Source data:

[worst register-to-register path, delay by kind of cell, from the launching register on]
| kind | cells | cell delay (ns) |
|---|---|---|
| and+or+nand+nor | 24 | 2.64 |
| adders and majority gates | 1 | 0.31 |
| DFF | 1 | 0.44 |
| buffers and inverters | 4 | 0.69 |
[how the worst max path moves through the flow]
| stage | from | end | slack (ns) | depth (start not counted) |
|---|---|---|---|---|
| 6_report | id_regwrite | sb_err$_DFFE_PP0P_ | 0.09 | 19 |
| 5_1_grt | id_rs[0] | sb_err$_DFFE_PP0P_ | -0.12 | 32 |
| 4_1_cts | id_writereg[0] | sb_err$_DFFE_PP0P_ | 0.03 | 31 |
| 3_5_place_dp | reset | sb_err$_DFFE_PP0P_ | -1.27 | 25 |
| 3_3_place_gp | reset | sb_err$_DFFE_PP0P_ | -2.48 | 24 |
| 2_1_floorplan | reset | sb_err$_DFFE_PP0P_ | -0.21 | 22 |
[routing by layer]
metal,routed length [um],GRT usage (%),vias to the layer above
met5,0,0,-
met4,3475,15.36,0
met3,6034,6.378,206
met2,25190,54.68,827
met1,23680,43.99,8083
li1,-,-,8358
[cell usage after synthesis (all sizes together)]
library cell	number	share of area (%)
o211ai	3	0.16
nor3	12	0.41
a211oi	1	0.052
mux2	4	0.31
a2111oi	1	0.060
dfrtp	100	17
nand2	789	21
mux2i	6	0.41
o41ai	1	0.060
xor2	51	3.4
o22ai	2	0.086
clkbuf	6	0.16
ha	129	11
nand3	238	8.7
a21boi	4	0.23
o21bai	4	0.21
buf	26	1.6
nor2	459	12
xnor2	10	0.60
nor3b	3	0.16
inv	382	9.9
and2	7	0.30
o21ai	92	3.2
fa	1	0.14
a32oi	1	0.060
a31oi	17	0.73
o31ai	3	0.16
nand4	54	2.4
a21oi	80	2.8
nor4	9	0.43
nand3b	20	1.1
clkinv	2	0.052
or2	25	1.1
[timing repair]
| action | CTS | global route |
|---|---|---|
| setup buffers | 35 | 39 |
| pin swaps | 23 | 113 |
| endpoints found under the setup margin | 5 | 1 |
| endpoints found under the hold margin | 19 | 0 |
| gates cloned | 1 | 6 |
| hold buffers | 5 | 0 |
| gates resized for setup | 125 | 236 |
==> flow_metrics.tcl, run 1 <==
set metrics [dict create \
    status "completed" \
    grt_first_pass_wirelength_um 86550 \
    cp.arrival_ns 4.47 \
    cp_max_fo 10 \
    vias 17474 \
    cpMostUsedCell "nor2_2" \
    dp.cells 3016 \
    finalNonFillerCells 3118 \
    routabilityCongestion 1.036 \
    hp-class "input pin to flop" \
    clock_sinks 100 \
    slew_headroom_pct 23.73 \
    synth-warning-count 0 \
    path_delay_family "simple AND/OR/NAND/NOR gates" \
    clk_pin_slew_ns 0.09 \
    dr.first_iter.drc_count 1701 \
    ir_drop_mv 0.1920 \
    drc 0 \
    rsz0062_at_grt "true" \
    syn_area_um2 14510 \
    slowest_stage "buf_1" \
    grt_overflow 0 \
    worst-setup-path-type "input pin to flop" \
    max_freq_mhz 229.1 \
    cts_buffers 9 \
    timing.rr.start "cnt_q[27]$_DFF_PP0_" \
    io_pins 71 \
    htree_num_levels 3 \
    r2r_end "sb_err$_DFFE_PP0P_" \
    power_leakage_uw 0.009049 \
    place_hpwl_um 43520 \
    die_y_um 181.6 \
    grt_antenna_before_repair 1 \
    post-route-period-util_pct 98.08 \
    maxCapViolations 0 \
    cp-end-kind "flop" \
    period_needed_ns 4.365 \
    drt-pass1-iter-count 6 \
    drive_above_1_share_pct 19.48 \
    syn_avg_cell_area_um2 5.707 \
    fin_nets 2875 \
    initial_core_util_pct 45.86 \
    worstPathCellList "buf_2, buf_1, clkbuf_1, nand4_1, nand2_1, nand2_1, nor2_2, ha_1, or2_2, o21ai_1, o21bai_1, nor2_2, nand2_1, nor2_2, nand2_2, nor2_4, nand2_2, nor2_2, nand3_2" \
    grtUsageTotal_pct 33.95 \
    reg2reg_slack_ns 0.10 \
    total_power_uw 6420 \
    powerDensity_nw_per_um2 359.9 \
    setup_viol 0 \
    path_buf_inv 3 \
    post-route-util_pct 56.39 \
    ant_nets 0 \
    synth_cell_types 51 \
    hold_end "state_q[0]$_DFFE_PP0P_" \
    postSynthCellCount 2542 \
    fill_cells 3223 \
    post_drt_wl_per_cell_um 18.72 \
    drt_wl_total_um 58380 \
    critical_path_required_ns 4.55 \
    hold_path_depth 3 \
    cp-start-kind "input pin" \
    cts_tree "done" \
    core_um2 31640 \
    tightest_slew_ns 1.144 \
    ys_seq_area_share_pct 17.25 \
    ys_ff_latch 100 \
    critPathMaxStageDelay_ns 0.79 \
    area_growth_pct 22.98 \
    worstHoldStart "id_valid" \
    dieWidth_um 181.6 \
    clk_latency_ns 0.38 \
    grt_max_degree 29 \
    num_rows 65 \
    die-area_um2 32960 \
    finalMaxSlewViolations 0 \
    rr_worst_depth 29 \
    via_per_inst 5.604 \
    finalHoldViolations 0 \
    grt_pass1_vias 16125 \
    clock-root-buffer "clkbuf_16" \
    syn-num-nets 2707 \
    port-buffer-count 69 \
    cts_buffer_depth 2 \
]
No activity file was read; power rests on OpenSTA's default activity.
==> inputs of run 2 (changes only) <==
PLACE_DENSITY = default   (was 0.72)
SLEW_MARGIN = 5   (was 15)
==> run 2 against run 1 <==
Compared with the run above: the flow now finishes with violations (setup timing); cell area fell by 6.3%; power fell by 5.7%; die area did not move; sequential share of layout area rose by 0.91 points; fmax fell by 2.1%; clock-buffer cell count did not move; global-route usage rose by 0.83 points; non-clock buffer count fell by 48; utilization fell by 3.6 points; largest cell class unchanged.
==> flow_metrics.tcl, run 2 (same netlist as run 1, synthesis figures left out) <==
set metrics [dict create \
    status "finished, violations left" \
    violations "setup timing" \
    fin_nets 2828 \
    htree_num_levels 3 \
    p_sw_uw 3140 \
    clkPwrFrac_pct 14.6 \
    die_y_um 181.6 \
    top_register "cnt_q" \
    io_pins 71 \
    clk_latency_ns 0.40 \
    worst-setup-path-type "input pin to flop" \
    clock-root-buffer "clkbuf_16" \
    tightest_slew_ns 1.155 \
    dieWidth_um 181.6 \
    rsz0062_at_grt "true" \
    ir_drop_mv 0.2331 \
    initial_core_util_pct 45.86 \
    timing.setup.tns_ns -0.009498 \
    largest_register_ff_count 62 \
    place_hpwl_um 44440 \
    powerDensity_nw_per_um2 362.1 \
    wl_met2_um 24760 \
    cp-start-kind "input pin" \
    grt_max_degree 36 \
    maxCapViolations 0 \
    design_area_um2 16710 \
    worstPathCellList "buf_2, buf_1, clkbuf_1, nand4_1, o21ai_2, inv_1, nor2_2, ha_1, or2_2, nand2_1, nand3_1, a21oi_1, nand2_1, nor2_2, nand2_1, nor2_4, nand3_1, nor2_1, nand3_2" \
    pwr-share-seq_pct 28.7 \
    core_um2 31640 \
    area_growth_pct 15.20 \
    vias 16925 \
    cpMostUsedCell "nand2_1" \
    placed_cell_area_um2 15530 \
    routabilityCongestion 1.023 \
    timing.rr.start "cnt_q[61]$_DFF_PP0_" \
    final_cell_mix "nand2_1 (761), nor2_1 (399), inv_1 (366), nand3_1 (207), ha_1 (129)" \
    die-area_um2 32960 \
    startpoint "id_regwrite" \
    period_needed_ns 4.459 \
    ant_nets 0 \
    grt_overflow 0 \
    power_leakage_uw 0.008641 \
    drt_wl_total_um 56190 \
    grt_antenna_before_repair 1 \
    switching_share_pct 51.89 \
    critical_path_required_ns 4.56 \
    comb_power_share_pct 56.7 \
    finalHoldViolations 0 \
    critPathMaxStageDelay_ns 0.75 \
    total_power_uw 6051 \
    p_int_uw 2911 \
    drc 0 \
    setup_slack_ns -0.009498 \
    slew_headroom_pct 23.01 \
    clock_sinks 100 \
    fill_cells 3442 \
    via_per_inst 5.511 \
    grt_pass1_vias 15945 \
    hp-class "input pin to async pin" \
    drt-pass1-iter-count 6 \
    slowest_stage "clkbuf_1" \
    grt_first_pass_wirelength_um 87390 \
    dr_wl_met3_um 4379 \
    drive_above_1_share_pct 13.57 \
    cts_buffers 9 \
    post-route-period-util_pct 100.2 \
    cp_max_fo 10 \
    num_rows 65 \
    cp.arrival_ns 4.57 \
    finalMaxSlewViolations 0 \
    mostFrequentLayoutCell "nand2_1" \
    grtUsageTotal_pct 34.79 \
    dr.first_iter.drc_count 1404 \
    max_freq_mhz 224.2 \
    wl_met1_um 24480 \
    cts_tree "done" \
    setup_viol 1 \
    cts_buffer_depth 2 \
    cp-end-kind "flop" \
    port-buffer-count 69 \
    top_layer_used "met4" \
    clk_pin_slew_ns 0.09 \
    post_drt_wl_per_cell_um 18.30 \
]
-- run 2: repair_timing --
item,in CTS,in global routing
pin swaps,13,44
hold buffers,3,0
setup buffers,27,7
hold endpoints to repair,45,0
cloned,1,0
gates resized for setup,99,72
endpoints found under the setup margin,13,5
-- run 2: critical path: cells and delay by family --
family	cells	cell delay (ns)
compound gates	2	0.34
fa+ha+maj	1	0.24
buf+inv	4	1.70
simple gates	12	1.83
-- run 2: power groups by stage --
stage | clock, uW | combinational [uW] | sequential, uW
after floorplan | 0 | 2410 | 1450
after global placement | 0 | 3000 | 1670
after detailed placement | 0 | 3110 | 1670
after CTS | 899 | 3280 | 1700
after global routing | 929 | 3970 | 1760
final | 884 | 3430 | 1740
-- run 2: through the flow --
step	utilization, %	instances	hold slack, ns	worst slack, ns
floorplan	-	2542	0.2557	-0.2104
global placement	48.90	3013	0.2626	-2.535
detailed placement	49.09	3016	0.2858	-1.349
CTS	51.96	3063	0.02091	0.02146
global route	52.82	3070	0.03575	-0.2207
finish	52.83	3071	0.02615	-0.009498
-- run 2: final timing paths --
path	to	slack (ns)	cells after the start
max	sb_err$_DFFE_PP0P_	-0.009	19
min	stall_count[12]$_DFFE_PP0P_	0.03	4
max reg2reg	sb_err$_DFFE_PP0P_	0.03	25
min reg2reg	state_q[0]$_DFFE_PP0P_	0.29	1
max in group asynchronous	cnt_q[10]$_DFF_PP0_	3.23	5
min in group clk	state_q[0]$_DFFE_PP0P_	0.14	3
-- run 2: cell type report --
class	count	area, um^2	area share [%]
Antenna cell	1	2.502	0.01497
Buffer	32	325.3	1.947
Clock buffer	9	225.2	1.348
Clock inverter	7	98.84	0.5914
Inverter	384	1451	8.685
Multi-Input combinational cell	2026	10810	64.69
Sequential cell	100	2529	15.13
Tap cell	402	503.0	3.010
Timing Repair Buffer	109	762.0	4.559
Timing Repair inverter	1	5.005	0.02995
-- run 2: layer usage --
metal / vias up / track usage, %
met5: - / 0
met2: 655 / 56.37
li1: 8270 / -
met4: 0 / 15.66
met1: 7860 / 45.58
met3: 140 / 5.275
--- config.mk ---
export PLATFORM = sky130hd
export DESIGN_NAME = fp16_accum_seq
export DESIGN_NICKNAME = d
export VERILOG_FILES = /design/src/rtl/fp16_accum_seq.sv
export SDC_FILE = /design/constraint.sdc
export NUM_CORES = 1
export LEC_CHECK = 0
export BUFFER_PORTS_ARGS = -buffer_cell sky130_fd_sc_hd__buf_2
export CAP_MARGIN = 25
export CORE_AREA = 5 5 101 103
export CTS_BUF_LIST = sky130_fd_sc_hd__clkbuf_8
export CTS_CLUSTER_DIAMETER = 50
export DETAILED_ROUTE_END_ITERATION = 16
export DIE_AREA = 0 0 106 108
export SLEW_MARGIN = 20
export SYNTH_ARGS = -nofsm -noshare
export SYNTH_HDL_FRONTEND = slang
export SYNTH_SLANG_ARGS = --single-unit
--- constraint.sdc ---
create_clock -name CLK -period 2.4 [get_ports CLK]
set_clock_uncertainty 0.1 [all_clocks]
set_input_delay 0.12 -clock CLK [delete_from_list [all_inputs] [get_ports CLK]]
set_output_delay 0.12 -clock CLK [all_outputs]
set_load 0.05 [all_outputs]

• Task instructions:
The first line of the entries, the line with "-2.48 | 24 |", and every line between them should be retyped exactly, and nothing else.

• Result for this exercise:
[worst register-to-register path, delay by kind of cell, from the launching register on]
| kind | cells | cell delay (ns) |
|---|---|---|
| and+or+nand+nor | 24 | 2.64 |
| adders and majority gates | 1 | 0.31 |
| DFF | 1 | 0.44 |
| buffers and inverters | 4 | 0.69 |
[how the worst max path moves through the flow]
| stage | from | end | slack (ns) | depth (start not counted) |
|---|---|---|---|---|
| 6_report | id_regwrite | sb_err$_DFFE_PP0P_ | 0.09 | 19 |
| 5_1_grt | id_rs[0] | sb_err$_DFFE_PP0P_ | -0.12 | 32 |
| 4_1_cts | id_writereg[0] | sb_err$_DFFE_PP0P_ | 0.03 | 31 |
| 3_5_place_dp | reset | sb_err$_DFFE_PP0P_ | -1.27 | 25 |
| 3_3_place_gp | reset | sb_err$_DFFE_PP0P_ | -2.48 | 24 |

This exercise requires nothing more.